[Data for this exercise]
○ ○ ○ ○ ○ ○ ○
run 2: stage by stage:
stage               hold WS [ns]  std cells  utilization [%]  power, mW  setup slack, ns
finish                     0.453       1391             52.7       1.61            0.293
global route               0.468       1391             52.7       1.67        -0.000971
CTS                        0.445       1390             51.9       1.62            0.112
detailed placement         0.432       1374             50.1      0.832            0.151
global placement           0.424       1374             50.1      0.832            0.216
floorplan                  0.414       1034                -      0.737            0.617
==> src/rtl/imem_boot_loader.sv <==
// Byte-stream program loader: packs LE words into imem and holds the core until loaded.
// Define IMEM_LOADER_CHECKSUM_EN to require a trailing XOR checksum byte.
module imem_boot_loader
    import imem_boot_loader_pkg::*;
#(
    parameter int DEPTH  = 64,
    parameter int ADDR_W = 6
) (
    input  logic              clk,
    input  logic              reset,
    input  logic              in_valid,
    input  logic [7:0]        in_data,
    output logic              in_ready,
    input  logic              reload,
    output logic              imem_we,
    output logic [ADDR_W-1:0] imem_waddr,
    output logic [31:0]       imem_wdata,
    output logic              core_hold,
    output logic              done,
    output logic              error
);

`ifdef IMEM_LOADER_CHECKSUM_EN
    localparam state_t PAYLOAD_END = CSUM;
`else
    localparam state_t PAYLOAD_END = DONE;
`endif

    state_t            state;
    state_t            state_nx;
    logic [7:0]        len_lo;
    logic [ADDR_W:0]   n_words;
    logic [ADDR_W:0]   wcnt;
    logic [1:0]        lane;
    logic [23:0]       part;
    logic [7:0]        csum;
    logic [HDR_W-1:0]  hdr;
    logic              take;
    logic              last_word;
    logic              done_d;
    logic              err_d;
    logic              restart;

    assign in_ready  = (state != DONE) && (state != ERR);
    assign take      = in_valid && in_ready;
    assign hdr       = {in_data, len_lo};
    assign last_word = (lane == 2'd3) && ((wcnt + 1'b1) == n_words);
    assign restart   = reload && !in_ready;

    // Flags follow the state one cycle late so the last write lands first.
    assign done_d = (state == DONE) && (state_nx == DONE);
    assign err_d  = (state == ERR) && (state_nx == ERR);

    always_comb begin
        state_nx = state;
        unique case (state)
            LEN_LO: begin
                if (take) state_nx = LEN_HI;
            end
            LEN_HI: begin
                if (take) begin
                    if (hdr == '0)
                        state_nx = PAYLOAD_END;
                    else if (hdr > HDR_W'(DEPTH))
                        state_nx = ERR;
                    else
                        state_nx = DATA;
                end
            end
            DATA: begin
                if (take && last_word) state_nx = PAYLOAD_END;
            end
            CSUM: begin
                if (take) state_nx = (in_data == csum) ? DONE : ERR;
            end
            DONE, ERR: begin
                if (reload) state_nx = LEN_LO;
            end
            default: state_nx = LEN_LO;
        endcase
    end

    always_ff @(posedge clk or posedge reset) begin
        if (reset) state <= LEN_LO;
        else       state <= state_nx;
    end

    always_ff @(posedge clk or posedge reset) begin
        if (reset) begin
            len_lo     <= '0;
            n_words    <= '0;
            wcnt       <= '0;
            lane       <= '0;
            part       <= '0;
            csum       <= '0;
            imem_we    <= 1'b0;
            imem_waddr <= '0;
            imem_wdata <= '0;
            core_hold  <= 1'b1;
            done       <= 1'b0;
            error      <= 1'b0;
        end else begin
            imem_we   <= 1'b0;
            done      <= done_d;
            error     <= err_d;
            core_hold <= !done_d;
            if (restart) begin
                wcnt <= '0;
                lane <= '0;
                csum <= '0;
            end
            if (take) begin
                unique case (state)
                    LEN_LO: len_lo <= in_data;
                    LEN_HI: begin
                        n_words <= hdr[ADDR_W:0];
                        wcnt    <= '0;
                        lane    <= '0;
                        csum    <= '0;
                    end
                    DATA: begin
                        csum <= csum ^ in_data;
                        lane <= lane + 2'd1;
                        part <= {in_data, part[23:8]};
                        if (lane == 2'd3) begin
                            imem_we    <= 1'b1;
                            imem_waddr <= wcnt[ADDR_W-1:0];
                            imem_wdata <= {in_data, part};
                            wcnt       <= wcnt + 1'b1;
                        end
                    end
                    default: ;
                endcase
            end
        end
    end

endmodule
$ cat src/rtl/irq_timer.sv
// irq_timer: 16-bit down-counting MMIO timer with 8-bit prescaler,
// one-shot/periodic modes, sticky EXPIRED/OVR flags and a level interrupt.
module irq_timer #(
  parameter logic [15:0] RESET_RELOAD = 16'hFFFF
) (
  input  logic        i_clk,
  input  logic        i_rst_n,
  input  logic        i_sel,
  input  logic        i_we,
  input  logic        i_re,
  input  logic [2:0]  i_addr,
  input  logic [15:0] i_wdata,
  output logic [15:0] o_rdata,
  output logic        o_rdy,
  output logic        o_irq
);

  localparam logic [2:0] ADDR_CTRL   = 3'b000;
  localparam logic [2:0] ADDR_RELOAD = 3'b010;
  localparam logic [2:0] ADDR_COUNT  = 3'b100;
  localparam logic [2:0] ADDR_STATUS = 3'b110;

  logic        en;
  logic        periodic;
  logic        irq_en;
  logic [7:0]  presc;
  logic [7:0]  psc;
  logic [15:0] reload;
  logic [15:0] count;
  logic        expired;
  logic        ovr;

  logic        wr_ctrl;
  logic        wr_reload;
  logic        wr_count;
  logic        wr_status;
  logic        rd_en;
  logic        en_rise;
  logic        en_stop;
  logic        tick;
  logic        expire;
  logic [1:0]  status_clr;
  logic [15:0] rd_mux;

  // Bus decode, prescaler tick and expire-event qualification.
  always_comb begin
    wr_ctrl    = i_sel & i_we & (i_addr == ADDR_CTRL);
    wr_reload  = i_sel & i_we & (i_addr == ADDR_RELOAD);
    wr_count   = i_sel & i_we & (i_addr == ADDR_COUNT);
    wr_status  = i_sel & i_we & (i_addr == ADDR_STATUS);
    rd_en      = i_sel & i_re;
    en_rise    = wr_ctrl & ~en & i_wdata[0];
    en_stop    = wr_ctrl & ~i_wdata[0];
    tick       = en & (psc >= presc);
    // A direct COUNT write or a stop request pre-empts the terminal tick.
    expire     = tick & (count == 16'd0) & ~wr_count & ~en_stop;
    status_clr = wr_status ? i_wdata[1:0] : 2'b00;
  end

  // Control register; a one-shot expiry drops EN unless software rewrites CTRL.
  always_ff @(posedge i_clk or negedge i_rst_n) begin
    if (!i_rst_n) begin
      en       <= 1'b0;
      periodic <= 1'b0;
      irq_en   <= 1'b0;
      presc    <= 8'd0;
    end else if (wr_ctrl) begin
      en       <= i_wdata[0];
      periodic <= i_wdata[1];
      irq_en   <= i_wdata[2];
      presc    <= i_wdata[15:8];
    end else if (expire && !periodic) begin
      en       <= 1'b0;
    end
  end

  // Reload value only takes effect at the next reload or enable.
  always_ff @(posedge i_clk or negedge i_rst_n) begin
    if (!i_rst_n) begin
      reload <= RESET_RELOAD;
    end else if (wr_reload) begin
      reload <= i_wdata;
    end
  end

  // Prescaler: restarts on enable/disable and on every tick, runs while enabled.
  always_ff @(posedge i_clk or negedge i_rst_n) begin
    if (!i_rst_n) begin
      psc <= 8'd0;
    end else if (en_rise || en_stop || tick) begin
      psc <= 8'd0;
    end else if (en) begin
      psc <= psc + 8'd1;
    end
  end

  // Main counter: direct write beats enable-load, which beats tick activity.
  always_ff @(posedge i_clk or negedge i_rst_n) begin
    if (!i_rst_n) begin
      count <= 16'd0;
    end else if (wr_count) begin
      count <= i_wdata;
    end else if (en_rise) begin
      count <= reload;
    end else if (en_stop) begin
      count <= count;
    end else if (tick) begin
      if (count != 16'd0) begin
        count <= count - 16'd1;
      end else if (periodic) begin
        count <= reload;
      end else begin
        count <= 16'd0;
      end
    end
  end

  // Sticky flags: a same-cycle expire beats W1C; OVR keys off the pre-write EXPIRED.
  always_ff @(posedge i_clk or negedge i_rst_n) begin
    if (!i_rst_n) begin
      expired <= 1'b0;
      ovr     <= 1'b0;
    end else begin
      expired <= expire | (expired & ~status_clr[0]);
      ovr     <= (ovr & ~status_clr[1]) | (expire & expired);
    end
  end

  // Read multiplexer over current (pre-write) register state.
  always_comb begin
    rd_mux = 16'h0000;
    case (i_addr)
      ADDR_CTRL:   rd_mux = {presc, 5'b00000, irq_en, periodic, en};
      ADDR_RELOAD: rd_mux = reload;
      ADDR_COUNT:  rd_mux = count;
      ADDR_STATUS: rd_mux = {14'd0, ovr, expired};
      default:     rd_mux = 16'h0000;
    endcase
  end

  // Registered read data, zero after any non-read cycle.
  always_ff @(posedge i_clk or negedge i_rst_n) begin
    if (!i_rst_n) begin
      o_rdata <= 16'h0000;
    end else begin
      o_rdata <= rd_en ? rd_mux : 16'h0000;
    end
  end

  assign o_rdy = i_sel;
  assign o_irq = expired & irq_en;

endmodule
$ cat config.mk
export PLATFORM = sky130hd
export DESIGN_NAME = irq_timer
export DESIGN_NICKNAME = d
export VERILOG_FILES = /design/src/rtl/irq_timer.sv
export SDC_FILE = /design/constraint.sdc
export NUM_CORES = 1
export LEC_CHECK = 0
export ABC_CLOCK_PERIOD_IN_PS = 2800
export BUFFER_PORTS_ARGS = -buffer_cell sky130_fd_sc_hd__buf_2
export CELL_PAD_IN_SITES_DETAIL_PLACEMENT = 1
export CELL_PAD_IN_SITES_GLOBAL_PLACEMENT = 1
export CORE_ASPECT_RATIO = 0.9
export CORE_MARGIN = 4
export CORE_UTILIZATION = 46
export CTS_CLUSTER_DIAMETER = 120
export DETAILED_ROUTE_END_ITERATION = 10
export GPL_ROUTABILITY_DRIVEN = 0
export MAX_ROUTING_LAYER = met4
export PLACE_DENSITY_LB_ADDON = 0.1
export RECOVER_POWER = 25
export SYNTH_ARGS = -nofsm -noshare
export SYNTH_HDL_FRONTEND = slang
export SYNTH_SLANG_ARGS = --single-unit
$ cat constraint.sdc
create_clock -name i_clk -period 2.8 [get_ports i_clk]
set_input_delay 0.28 -clock i_clk [delete_from_list [all_inputs] [get_ports i_clk]]
set_output_delay 0.28 -clock i_clk [all_outputs]
set_load 0.02 [all_outputs]
==> reports/results.tsv <==
metric	value	unit
yosys warns	0	
post-synthesis sequential area ratio	46.00	%
WL/cell	19.95	um
final worst slack	0.1977	ns
synthesized area per cell	10.02	um2
starting density of the core	47.30	%
share of layout cells above drive strength 1	25.58	%
CTS tree	built	
Rows	31	
post-cts gate resize count	0	
EDFF count, synth	0	
Max Fanout on Critical Path	5	
Clock Tree Root	clkbuf_8	
CP Data Arrival Time	2.83	ns
Rel. slew slack	-12.63	%
FILL cells	922	
Leakage Power	1.986	nW
critical path launch point	presc[0]	
reg2reg end	count[0]	
IO Port Bufs	41	
final hold vios	0	
post-CTS setup buffer count	0	
commonest non-fill, non-tap cell in the layout	dfrtp_1	
n_diodes	0	
total number of vias	3127	
Netlist cell types	59	
r2r startpoint	presc[0]	
die width	103.8	um
Core Util, Final	54.25	%
Buffers & Inverters on Critical Path	0	
post-route minimum period	2.602	ns
R2R depth	6	
CTS Sinks	69	
first-pass GRT wire length	17.57	mm
failing checks	capacitance limit, slew limit	
cell count after placement	513	
Detail Route Antenna Nets	0	
Setup crit end kind	flip-flop	
area of the multi-input gates	1872	um2
Worst Skew	0.008223	ns
Slew Limit Fails	32	
Worst-Margin Slew	1.689	ns
initial drt markers	102	
fmax	0.3843	GHz
fin area	4355	um2
H-tree depth	3	
critical path required time	3.03	ns
Top delay family on crit path	compound AO/OA/AOI/OAI gates	
fin crit share	92.94	%
CP cell instances	ha_1, nand2b_1, a2111oi_1, a2bb2oi_1, a21boi_0, o311ai_0	
initial antenna violation count	0	
CP Depth	6	
final setup vio count	0	
Layout Cells excl Fill	529	
Placement Setup Slack	0.2779	ns
via count of the first global-routing pass	3296	
Inserted Clock Buffers	9	
power density over the cells	813.9	nW/um2
Post-Syn Area	3797	um2
slowest stage cell, crit path	a2111oi_1	
max-cap viol count	1	
clk slew on worst S/H paths	0.08	ns
cells after synthesis	379	
register area	1747	um2
# IOs	42	
Syn-to-layout area delta	14.70	%
Post-Route WL	10.55	mm
Final Net Count	460	
Die ar.	9775	um2
Die Ht	94.20	um
clk buf depth	2	
most frequent cells in the layout	dfrtp_1, buf_2, nand2_1	
cts hold-fix bufs	0	
class of the worst hold path	in -> reg	
main flop type after synthesis	dfrtp_1	
Area after DPL	4131	um2
Remaining DRCs	0	
register bit total from synthesis	69	
RSZ-0062 raised after global routing	true	
Via-to-Cell Ratio	5.911	
Syn Nets	414	
clock latency at the later pin of the worst-skew pair	0.35	ns
area of the core	8029	um2
outcome	finished, violations left	
CP startpoint kind	flip-flop	
Reg2Reg Setup Slack	0.20	ns
grt ovf	0	
DRT Pass-1 Iters	4	
max incr delay on CP	0.53	ns
Critical Path Sink	count[0]	
asr flop ratio synth	100.0	%
CP Class	reg -> reg	
largest net degree at the start of global routing	40	
peak supply drop	0.3446	mV
setup TNS	0	ns
total track usage	23.47	%
hpwl dp	7.492	mm
cells by family after synthesis:
logic type / synth area share, %
AO/OA/AOI/OAI: 18.45
XOR/XNOR: 2.076
adder cells (fa/ha/maj): 3.624
buffers and inverters: 4.745
flip-flops: 46.00
multiplexers: 9.687
AND/OR/NAND/NOR: 15.42
sequential cells by signal, indices dropped and copies added (netlist names):
name and cells:
periodic 1, o_rdata 16, reload 16, presc 8, expired 1, en 1, psc 8, irq_en 1
ovr 1, count 16
synth_stat cells, drive strengths merged, types with 2 or more instances:
| library cell | number | area share, % |
|---|---|---|
| nand3 | 7 | 0.92 |
| inv | 16 | 1.6 |
| o22ai | 2 | 0.33 |
| nor3b | 3 | 0.59 |
| nand4 | 2 | 0.33 |
| a41o | 2 | 0.53 |
| a22o | 3 | 0.69 |
| ha | 11 | 3.6 |
| and2 | 5 | 0.82 |
| xnor2 | 4 | 0.92 |
| dfstp | 16 | 11 |
| o21a | 3 | 0.59 |
| a21oi | 7 | 0.92 |
| mux2 | 18 | 5.3 |
| mux4 | 2 | 1.2 |
| o21ai | 37 | 5.0 |
| clkbuf | 9 | 0.89 |
| buf | 12 | 2.3 |
| a22oi | 9 | 1.8 |
| nor2b | 5 | 0.82 |
| o32ai | 2 | 0.46 |
| o2bb2ai | 4 | 0.92 |
| a221oi | 2 | 0.46 |
| o221ai | 2 | 0.46 |
| and3 | 7 | 1.2 |
| a221o | 3 | 0.79 |
| nor3 | 10 | 1.4 |
| a31oi | 3 | 0.49 |
| o22a | 9 | 2.1 |
| xor2 | 5 | 1.2 |
| dfrtp | 53 | 35 |
| nor2 | 34 | 3.4 |
| or3 | 2 | 0.33 |
| mux2i | 12 | 3.2 |
| nand2 | 39 | 4.1 |
| nand2b | 2 | 0.33 |
| o2111ai | 2 | 0.46 |
final cells by class:
type                            instances  share of cell area, %
Multi-Input combinational cell        273                  42.98
Timing Repair Buffer                   56                  7.211
Clock inverter                          6                  2.557
Inverter                               16                  1.379
Tap cell                               99                  2.844
Sequential cell                        69                  40.10
Clock buffer                           10                  2.930
per-layer routing:
| layer | vias up | global-route usage [%] | routed length (um) |
|---|---|---|---|
| met5 | - | - | 0 |
| met4 | 0 | 4.319 | 90 |
| met3 | 9 | 5.498 | 510 |
| met2 | 69 | 36.93 | 4877 |
| met1 | 1578 | 31.66 | 5077 |
| li1 | 1471 | - | - |
power by group:
| group | internal, mW | total, mW | switching [mW] |
|---|---|---|---|
| Combinational | 0.478 | 1.00 | 0.522 |
| Sequential | 1.27 | 1.55 | 0.277 |
| Clock | 0.592 | 0.998 | 0.406 |
worst min-delay path by stage:
stage             endpoint  cells past startpoint       start
6_report          count[5]                      3  i_wdata[5]
3_5_place_dp   o_rdata[14]                      1     i_rst_n
3_3_place_gp   o_rdata[14]                      1     i_rst_n
4_1_cts        o_rdata[14]                      1     i_rst_n
5_1_grt           count[5]                      3  i_wdata[5]
2_1_floorplan     count[0]                      0     i_rst_n
tightest hold or removal path: stages:
cell      delay [ns]
buf_2           0.09
nand2_1         0.05
o221ai_1        0.06
stage by stage:
stage	power [mW]	hold WS, ns
2_1_floorplan	2.191	-0.01559
3_3_place_gp	2.489	0.3763
3_5_place_dp	2.539	0.3873
4_1_cts	3.559	0.0001802
5_1_grt	3.782	0.1508
6_report	3.545	0.1543
(Power assumes the default switching activity.)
○ ○ ○ ○ ○ ○ ○
[Problem to work on]
Starting at the line above that holds "(pre-write) register state." and ending at the line that holds "rd_mux = count;", transcribe each line exactly and include no other lines.

[Output]
  // Read multiplexer over current (pre-write) register state.
  always_comb begin
    rd_mux = 16'h0000;
    case (i_addr)
      ADDR_CTRL:   rd_mux = {presc, 5'b00000, irq_en, periodic, en};
      ADDR_RELOAD: rd_mux = reload;
      ADDR_COUNT:  rd_mux = count;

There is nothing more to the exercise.